About 68 percent of 405,000 prisoners released in 30 states in 2005 were arrested for a new crime within three years of their release from prison, and 77 percent were arrested within five years, according to a report by the Bureau of Justice Statistics (BJS) released Tuesday.
The report, entitled Recidivism of State Prisoners Released in 2005, is based on a BJS data collection which tracked a sample of former prison inmates from 30 states for five years following their release in 2005.
According to the report, prisoners released after serving time for a property offense were the most likely to recidivate, or relapse into crime. The report also found that recidivism was highest among males, blacks and young adults.
Within five years of release, 82 percent of property offenders were arrested for a new crime, compared to 77 percent of drug offenders, 74 percent of public order offenders and 71 percent of violent offenders, the report found.
Public order offenses include weapons offenses, driving under the influence and other miscellaneous or unspecified crimes..
Regardless of the initial incarceration offense, the majority, 58 percent, of released prisoners were arrested for a public order offense within five years of release. An estimated 39 percent of released prisoners were arrested within five years for a drug offense, 38 percent for a property offense and 29 percent for a violent offense.
Matt Durose, a statistician for the Bureau of Justice, told CBS News' Crimesider that the report "will provide a lot of information for policy makers on the official recognized behavior of released prisoners."
"When we've put these reports out in the past, different states have looked to the BJS report as a way to compare the recidivism rates within their states to a larger group of states."

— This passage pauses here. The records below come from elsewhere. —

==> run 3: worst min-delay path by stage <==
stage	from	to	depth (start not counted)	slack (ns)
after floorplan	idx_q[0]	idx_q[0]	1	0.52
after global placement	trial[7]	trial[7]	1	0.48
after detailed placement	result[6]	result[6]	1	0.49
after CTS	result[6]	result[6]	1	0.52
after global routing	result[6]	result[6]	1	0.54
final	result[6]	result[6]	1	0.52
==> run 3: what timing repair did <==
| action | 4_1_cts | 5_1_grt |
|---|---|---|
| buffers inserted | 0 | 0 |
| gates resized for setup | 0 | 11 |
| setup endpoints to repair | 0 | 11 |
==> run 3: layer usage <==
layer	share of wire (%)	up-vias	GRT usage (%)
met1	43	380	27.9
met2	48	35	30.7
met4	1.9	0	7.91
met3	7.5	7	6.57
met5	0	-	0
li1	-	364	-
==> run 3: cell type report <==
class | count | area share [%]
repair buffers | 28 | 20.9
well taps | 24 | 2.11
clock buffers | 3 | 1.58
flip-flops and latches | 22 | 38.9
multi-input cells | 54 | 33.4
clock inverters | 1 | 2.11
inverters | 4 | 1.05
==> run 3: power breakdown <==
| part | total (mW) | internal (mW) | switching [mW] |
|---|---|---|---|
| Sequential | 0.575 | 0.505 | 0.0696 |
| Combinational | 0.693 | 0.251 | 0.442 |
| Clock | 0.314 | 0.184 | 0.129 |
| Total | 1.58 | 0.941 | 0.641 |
<file path="src/rtl/bus_owner_arbiter_if.sv">
// Bus-owner handshake bundle between the requesting sources and the arbiter
// that drives the tri-state mux select.
interface bus_owner_arbiter_if;
  logic [2:0] req;
  logic [2:0] sel;
  logic [2:0] gnt;
  logic       bus_idle;

  // Arbiter side: samples requests, drives select/grant/idle.
  modport master (
    input  req,
    output sel,
    output gnt,
    output bus_idle
  );

  // Source/mux side: raises requests, observes the owner.
  modport slave (
    output req,
    input  sel,
    input  gnt,
    input  bus_idle
  );
endinterface

</file>
<file path="src/rtl/bus_owner_arbiter.sv">
// Round-robin owner arbiter for a 3-source tri-state bus mux.
// Drives a registered 3-bit select code and a one-hot grant, inserts
// GUARD_CYC all-off cycles between two different owners so that two bufif1
// drivers never overlap, and caps a grant at MAX_HOLD cycles while another
// source is waiting.
module bus_owner_arbiter #(
  parameter int unsigned MAX_HOLD  = 8,  // 2..255
  parameter int unsigned GUARD_CYC = 1   // 1..15
) (
  input  logic                 clk,
  input  logic                 rst_n,
  bus_owner_arbiter_if.master  bus
);

  typedef enum logic [1:0] {
    ST_IDLE  = 2'd0,
    ST_OWN   = 2'd1,
    ST_GUARD = 2'd2
  } state_t;

  localparam logic [7:0] MAX_HOLD_C  = MAX_HOLD[7:0];
  localparam logic [3:0] GUARD_CYC_C = GUARD_CYC[3:0];

  state_t     state_q,     state_d;
  logic [1:0] owner_q,     owner_d;
  logic [1:0] rr_ptr_q,    rr_ptr_d;
  logic [7:0] hold_cnt_q,  hold_cnt_d;
  logic [3:0] guard_cnt_q, guard_cnt_d;
  logic [2:0] sel_q,       sel_d;
  logic [2:0] gnt_q,       gnt_d;
  logic       bus_idle_q,  bus_idle_d;

  logic       win_vld;
  logic [1:0] win_idx;
  logic [2:0] owner_mask;
  logic       owner_req;
  logic       other_req;

  // Next index in round-robin order (mod 3).
  function automatic logic [1:0] rr_next(input logic [1:0] idx);
    return (idx == 2'd2) ? 2'd0 : idx + 2'd1;
  endfunction

  // Select code for an owner: 0->001, 1->010, 2->011; sel[2] is never set.
  function automatic logic [2:0] sel_code(input logic [1:0] idx);
    return {1'b0, idx + 2'd1};
  endfunction

  // One-hot grant for an owner.
  function automatic logic [2:0] gnt_code(input logic [1:0] idx);
    return 3'b001 << idx;
  endfunction

  // First asserted request starting at ptr and walking ptr, ptr+1, ptr+2.
  function automatic logic [2:0] rr_pick(input logic [2:0] r, input logic [1:0] ptr);
    logic       found;
    logic [1:0] idx;
    logic [1:0] cand;
    found = 1'b0;
    idx   = 2'd0;
    cand  = ptr;
    for (int k = 0; k < 3; k++) begin
      if (!found && r[cand]) begin
        found = 1'b1;
        idx   = cand;
      end
      cand = rr_next(cand);
    end
    return {found, idx};
  endfunction

  assign {win_vld, win_idx} = rr_pick(bus.req, rr_ptr_q);
  assign owner_mask         = gnt_code(owner_q);
  assign owner_req          = |(bus.req & owner_mask);
  assign other_req          = |(bus.req & ~owner_mask);

  // Next-state logic: arbitration, hold capping and guard sequencing.
  always_comb begin
    state_d     = state_q;
    owner_d     = owner_q;
    rr_ptr_d    = rr_ptr_q;
    hold_cnt_d  = hold_cnt_q;
    guard_cnt_d = guard_cnt_q;
    sel_d       = sel_q;
    gnt_d       = gnt_q;

    case (state_q)
      ST_IDLE: begin
        // Bus already floats, so a winner is granted without a guard gap.
        if (win_vld) begin
          state_d    = ST_OWN;
          owner_d    = win_idx;
          rr_ptr_d   = rr_next(win_idx);
          hold_cnt_d = 8'd1;
          sel_d      = sel_code(win_idx);
          gnt_d      = gnt_code(win_idx);
        end
      end

      ST_OWN: begin
        if (!owner_req || (hold_cnt_q == MAX_HOLD_C && other_req)) begin
          // Release (voluntary or forced rotation): float the bus first.
          state_d     = ST_GUARD;
          guard_cnt_d = 4'd1;
          hold_cnt_d  = 8'd0;
          sel_d       = 3'b000;
          gnt_d       = 3'b000;
        end else if (hold_cnt_q == MAX_HOLD_C) begin
          // Nobody else waiting: keep the owner and restart the window.
          hold_cnt_d = 8'd1;
        end else begin
          hold_cnt_d = hold_cnt_q + 8'd1;
        end
      end

      ST_GUARD: begin
        // Requests are only looked at on the final guard edge.
        if (guard_cnt_q >= GUARD_CYC_C) begin
          guard_cnt_d = 4'd0;
          if (win_vld) begin
            state_d    = ST_OWN;
            owner_d    = win_idx;
            rr_ptr_d   = rr_next(win_idx);
            hold_cnt_d = 8'd1;
            sel_d      = sel_code(win_idx);
            gnt_d      = gnt_code(win_idx);
          end else begin
            state_d = ST_IDLE;
            sel_d   = 3'b000;
            gnt_d   = 3'b000;
          end
        end else begin
          guard_cnt_d = guard_cnt_q + 4'd1;
        end
      end

      default: begin
        state_d     = ST_IDLE;
        hold_cnt_d  = 8'd0;
        guard_cnt_d = 4'd0;
        sel_d       = 3'b000;
        gnt_d       = 3'b000;
      end
    endcase

    bus_idle_d = (state_d == ST_IDLE);
  end

  // State and output registers; reset floats the bus immediately.
  always_ff @(posedge clk or negedge rst_n) begin
    if (!rst_n) begin
      state_q     <= ST_IDLE;
      owner_q     <= 2'd0;
      rr_ptr_q    <= 2'd0;
      hold_cnt_q  <= 8'd0;
      guard_cnt_q <= 4'd0;
      sel_q       <= 3'b000;
      gnt_q       <= 3'b000;
      bus_idle_q  <= 1'b1;
    end else begin
      state_q     <= state_d;
      owner_q     <= owner_d;
      rr_ptr_q    <= rr_ptr_d;
      hold_cnt_q  <= hold_cnt_d;
      guard_cnt_q <= guard_cnt_d;
      sel_q       <= sel_d;
      gnt_q       <= gnt_d;
      bus_idle_q  <= bus_idle_d;
    end
  end

  assign bus.sel      = sel_q;
  assign bus.gnt      = gnt_q;
  assign bus.bus_idle = bus_idle_q;

endmodule

</file>
<file path="src/flat_wrapper.sv">
// flat-port wrapper written by rule: the top's interface ports become plain ports
module bus_owner_arbiter_flat 
#(
  parameter int unsigned MAX_HOLD  = 8,           
  parameter int unsigned GUARD_CYC = 1           
)
  (clk, rst_n, bus_req, bus_sel, bus_gnt, bus_bus_idle);
  bus_owner_arbiter_if bus_i ();
  input  logic clk;
  input  logic rst_n;
  input wire logic [$bits(bus_i.req)-1:0] bus_req;
  output wire logic [$bits(bus_i.sel)-1:0] bus_sel;
  output wire logic [$bits(bus_i.gnt)-1:0] bus_gnt;
  output wire logic [$bits(bus_i.bus_idle)-1:0] bus_bus_idle;
  assign bus_i.req = bus_req;
  assign bus_sel = bus_i.sel;
  assign bus_gnt = bus_i.gnt;
  assign bus_bus_idle = bus_i.bus_idle;
  bus_owner_arbiter #(.MAX_HOLD(MAX_HOLD), .GUARD_CYC(GUARD_CYC)) u_core (.clk(clk), .rst_n(rst_n), .bus(bus_i));
endmodule
</file>
`src/rtl/aes_out_pkg.sv`:
```
// ----------------------------------------------------------------------------
// aes_out_pkg
//   Shared constants and types for the AES ciphertext output path.
//
//   AES_BLK_W    : width of one AES block in bits (128)
//   AES_NBYTES   : number of bytes per block (16)
//   aes_block_t  : one 128-bit block, byte 15 in [127:120]
//   aes_parity_t : one parity bit per byte of a block
// ----------------------------------------------------------------------------
package aes_out_pkg;

    localparam int AES_BLK_W  = 128;
    localparam int AES_NBYTES = 16;

    typedef logic [AES_BLK_W-1:0]  aes_block_t;
    typedef logic [AES_NBYTES-1:0] aes_parity_t;

endpackage

```
`src/rtl/aes_out_fifo.sv`:
```
// ----------------------------------------------------------------------------
// aes_out_fifo
//   Small circular buffer holding finished output entries. Pointers wrap
//   modulo DEPTH (DEPTH is a power of two, so plain binary wrap works).
//   A push into a full buffer is accepted only when a pop happens on the same
//   edge; otherwise it is dropped and reported on `drop` for one cycle.
//   The storage array itself is never reset; the head is only meaningful
//   while head_valid is high.
//
//   Parameters
//     DEPTH      : number of entries (2..8, power of two)
//     WIDTH      : entry width in bits
//   Ports
//     clk        : clock, rising edge
//     rst        : asynchronous active-low reset of pointers and count
//     clear      : synchronous flush, overrides push and pop
//     push       : write push_data at the tail this edge
//     push_data  : entry to store
//     ready      : downstream accept; pops the head when head_valid is high
//     head_data  : entry at the head (undefined when head_valid is low)
//     head_valid : buffer holds at least one entry
//     count      : number of entries held
//     drop       : push this cycle is being discarded (buffer full, no pop)
// ----------------------------------------------------------------------------
module aes_out_fifo #(
    parameter int DEPTH = 2,
    parameter int WIDTH = 128
) (
    input  logic                         clk,
    input  logic                         rst,
    input  logic                         clear,
    input  logic                         push,
    input  logic [WIDTH-1:0]             push_data,
    input  logic                         ready,
    output logic [WIDTH-1:0]             head_data,
    output logic                         head_valid,
    output logic [$clog2(DEPTH+1)-1:0]   count,
    output logic                         drop
);

    localparam int PW = $clog2(DEPTH);
    localparam int CW = $clog2(DEPTH+1);
    localparam logic [CW-1:0] FULL_CNT = CW'(DEPTH);

    logic [WIDTH-1:0] mem [DEPTH];
    logic [PW-1:0]    rd_ptr;
    logic [PW-1:0]    wr_ptr;
    logic [CW-1:0]    cnt;

    logic empty;
    logic full;
    logic pop;
    logic wr_en;

    assign empty = (cnt == '0);
    assign full  = (cnt == FULL_CNT);
    assign pop   = !empty && ready;

    // A full buffer still takes a new entry when the head leaves on the
    // same edge; the freed slot is exactly the one the write pointer hits.
    assign wr_en = push && !clear && (!full || pop);
    assign drop  = push && !clear && full && !pop;

    always_ff @(posedge clk or negedge rst) begin
        if (!rst) begin
            rd_ptr <= '0;
            wr_ptr <= '0;
            cnt    <= '0;
        end else if (clear) begin
            rd_ptr <= '0;
            wr_ptr <= '0;
            cnt    <= '0;
        end else begin
            if (pop) begin
                rd_ptr <= rd_ptr + PW'(1);
            end
            if (wr_en) begin
                wr_ptr <= wr_ptr + PW'(1);
            end
            case ({wr_en, pop})
                2'b10:   cnt <= cnt + CW'(1);
                2'b01:   cnt <= cnt - CW'(1);
                default: cnt <= cnt;
            endcase
        end
    end

    always_ff @(posedge clk) begin
        if (wr_en) begin
            mem[wr_ptr] <= push_data;
        end
    end

    assign head_data  = mem[rd_ptr];
    assign head_valid = !empty;
    assign count      = cnt;

endmodule

```
`src/rtl/aes_text_out_stage.sv`:
```
// ----------------------------------------------------------------------------
// aes_text_out_stage
//   Final AddRoundKey of an AES core plus a small output buffer with
//   valid/ready handshake. On every cycle with done=1 the block
//   round_state ^ round_key is pushed into the buffer; the head is presented
//   on text_out with out_valid and leaves when out_ready is high.
//   A block arriving while the buffer is full (and nothing leaves that cycle)
//   is discarded and sets the sticky overflow flag.
//
//   Optional feature (compile-time macro AES_TEXT_OUT_PARITY_EN):
//     adds output out_parity[15:0], even parity per byte of text_out,
//     computed when the block is captured and stored with it.
//
//   Parameters
//     DEPTH       : buffered blocks (2..8, power of two)
//   Ports
//     clk         : clock, rising edge
//     rst         : asynchronous active-low reset
//     clear       : synchronous flush of buffer and overflow flag
//     done        : one-cycle pulse marking the final round
//     round_state : final-round state after SubBytes/ShiftRows
//     round_key   : last round key
//     text_out    : ciphertext at buffer head, zero when out_valid=0
//     out_valid   : text_out holds a block
//     out_ready   : downstream accept
//     count       : blocks held
//     overflow    : sticky, a block was dropped
//     out_parity  : (macro only) per-byte even parity of text_out
// ----------------------------------------------------------------------------
module aes_text_out_stage
    import aes_out_pkg::*;
#(
    parameter int DEPTH = 2
) (
    input  logic                         clk,
    input  logic                         rst,
    input  logic                         clear,
    input  logic                         done,
    input  aes_block_t                   round_state,
    input  aes_block_t                   round_key,
    output aes_block_t                   text_out,
    output logic                         out_valid,
    input  logic                         out_ready,
    output logic [$clog2(DEPTH+1)-1:0]   count,
`ifdef AES_TEXT_OUT_PARITY_EN
    output aes_parity_t                  out_parity,
`endif
    output logic                         overflow
);

`ifdef AES_TEXT_OUT_PARITY_EN
    localparam int ENTRY_W = AES_BLK_W + AES_NBYTES;

    // Parity bit per byte such that byte plus parity bit has an even number
    // of ones, i.e. the XOR of the byte's bits.
    function automatic aes_parity_t byte_parity(input aes_block_t blk);
        aes_parity_t p;
        p = '0;
        for (int i = 0; i < AES_NBYTES; i++) begin
            p[i] = ^blk[8*i +: 8];
        end
        return p;
    endfunction
`else
    localparam int ENTRY_W = AES_BLK_W;
`endif

    // ---- stage p0: final AddRoundKey and entry assembly ----
    aes_block_t         blk_p0;
    logic               vld_p0;
    logic [ENTRY_W-1:0] entry_p0;

    assign blk_p0 = round_state ^ round_key;
    assign vld_p0 = done;

`ifdef AES_TEXT_OUT_PARITY_EN
    assign entry_p0 = {byte_parity(blk_p0), blk_p0};
`else
    assign entry_p0 = blk_p0;
`endif

    // ---- stage p1: buffered block at the head ----
    logic [ENTRY_W-1:0] head_p1;
    logic               vld_p1;
    logic               drop_p1;

    aes_out_fifo #(
        .DEPTH (DEPTH),
        .WIDTH (ENTRY_W)
    ) u_fifo (
        .clk        (clk),
        .rst        (rst),
        .clear      (clear),
        .push       (vld_p0),
        .push_data  (entry_p0),
        .ready      (out_ready),
        .head_data  (head_p1),
        .head_valid (vld_p1),
        .count      (count),
        .drop       (drop_p1)
    );

    // The storage array is not reset, so the head is masked whenever the
    // buffer is empty; this also zeroes the outputs immediately on reset.
    assign out_valid = vld_p1;
    assign text_out  = vld_p1 ? head_p1[AES_BLK_W-1:0] : '0;

`ifdef AES_TEXT_OUT_PARITY_EN
    assign out_parity = vld_p1 ? head_p1[ENTRY_W-1 -: AES_NBYTES] : '0;
`endif

    // clear wins over a concurrent drop: drop_p1 is already gated by clear.
    always_ff @(posedge clk or negedge rst) begin
        if (!rst) begin
            overflow <= 1'b0;
        end else if (clear) begin
            overflow <= 1'b0;
        end else if (drop_p1) begin
            overflow <= 1'b1;
        end
    end

endmodule

```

Award-winning journalist Nancy Mullane studied recidivism rates, specifically among murderers, for her book, "Life after Murder." In it, she profiled five murderers who served 20 or more years before they were released after convincing a parole board that they were worthy of another chance.
"We just send them to prison and never hear about them again. I became really fascinated with who these men were. Are they really 'once a murderer, always a murderer?,'" Mullane asked in an interview with Crimesider late last month.
Mullane said her research has taught her that there are some convicted killers who "are back out in society and have so much to teach us about rehabilitation, redemption and about really screwing up in your life - massively - and then what it takes to come back, what it takes to be a person again and give back to society."
"People can change," she said.
Mullane said she was able to determine that 988 convicted murderers were released from prisons in California over a 20 year period. Out of those 988, she said 1 percent were arrested for new crimes, and 10 percent were arrested for violating parole. She found none of the 988 were rearrested for murder, and none went back to prison over the 20 year period she examined."That's the lowest recidivism rate. That's unheard of," Mullane said. "In 20 years, the chance of you being returned on another murder was zero."
"There's a huge disconnect in our sentencing laws," Mullane continued. "There's a higher recidivism rate among non-violent offenders."
The BJS report did find that recidivism was higher among non-violent offenders, however, it also found that about 10 percent of convicted murderers released in 30 states in 2005 were arrested within 6 months, and about 48 percent were arrested within five years.
Out of all violent offenders released in 30 states in 2005, about 33 percent were arrested for another violent offense within five years of their release.
A BJS news release says its latest findings on recidivism cannot be directly compared to the bureau's previous study on prisoners released in 1994 in 15 states, because of changes in the demographic characteristics and criminal histories of the U.S. prison population, an increase in the number of states in the study, and improvements made to the quality and completeness of the nation's criminal history records since the mid-1990s.